Purpose: : Eleven GLC1 loci have been mapped for primary open–angle glaucoma (POAG), but only 3 genes have been characterized: TIGR/myocilin, OPTN and WDR36. We have previously performed linkage analysis on 24 French–Canadian POAG families. Five of them displayed haplotypes compatible with segregation of a disease–causing gene at either GLC1B, GLC1C or GLC1D. The relatively small sizes of these families hampered confinement of the disease loci. We exploited genomic convergence, a multistep approach that combines gene expression with genomic linkage, to identify and prioritize candidate genes for POAG within these loci.

Methods: : Serial analysis of gene expression (SAGE) was performed on 1 retina of an asymptomatic 76 year old male. Affymetrix microarrays (HG U133 plus 2.0) done in triplicate were used to probe 47 400 transcripts in retina and ciliary body. Tissues were obtained from 1 asymptomatic 67 year old male, 1 asymptomatic 75 year old female and 1 76 year old POAG female.

Results: : 21 025 different species of SAGE tags were detected in a total of 46 096 sequenced tags. Unspecific tags matching to 2 or more transcripts and tags detected 4 times or less, were not considered for further analysis. The remaining tags corresponded to 784 transcripts of which 9 mapped within 1 of the 8 GLC1 loci encoding a POAG gene not yet characterized. These 9 transcripts were encoded by 7 genes of which 2 mapped at GLC1B. In our microarrays experiment, 684 and 421 transcripts were differentially expressed, respectively, in the retina and ciliary body of our patient as compared to controls. The transcripts that mapped to 1 of the 8 GLC1 loci, for which a POAG gene remain to be identified, corresponded to 30 genes. Five of these genes localized within GLC1B, 3 within GLC1C and 2 within GLC1D. None of the 7 genes identified by SAGE corresponded to the 30 characterized by microarrays. The most interesting genes were REEP1α (GLC1B), TFDP2α, ZBTB38α (GLC1C) and ENY2α (GLC1D).
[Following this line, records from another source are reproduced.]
==> ./design.v <==
`timescale 1ns / 1ps
module alu( 
    input [3:0] s,
    input signed [15:0] a,
    input signed [15:0] b,
    output logic [15:0] f,
    output logic ovf,
    output logic take_branch
    );
    always_comb  begin
        case(s)
            4'b0000: begin
                f=a+b;
                take_branch=0;
                ovf=a[15]&b[15]&~f[15]|~a[15]&~b[15]&f[15];
                end
           4'b0001 : begin
                f=~b; 
                ovf=0;
                take_branch=0;
                end
          4'b0010 : begin
                f=a&b;
                ovf=0;
                take_branch=0;
                end
          4'b0011 : begin
                f=a|b;
                ovf=0;
                take_branch=0;
                end
          4'b0100 : begin
                f=a>>>b;
                ovf=0;
                take_branch=0;
                end
         4'b0101 : begin
                f=a<<b;
                ovf=0;
                take_branch=0;
                end
        4'b0110 : begin
                f=0;
                ovf=0;
                take_branch=a===0;
                end
        4'b0111 : begin
                f=0;
                ovf=0;
                take_branch=a!==0;
                end
        4'b1000 : begin
                f=a^b;
                ovf=0;
                take_branch=0;
                end
        default : begin
                f=0;
                ovf=0;
                take_branch=0;
                end
        endcase
end
endmodule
Conclusions: : Two complementary procedures were exploited to prioritize candidate genes. SAGE was used to identify enriched genes whereas microarrays were exploited to assess differentially expressed genes in ocular tissues. These transcriptomic analyses of the retina and ciliary body revealed 37 genes that mapped within GLC1 loci encoding unknown glaucoma genes. Twelve of these genes mapped at GLC1B, 1C or 1D and therefore represent primary candidate genes in our families.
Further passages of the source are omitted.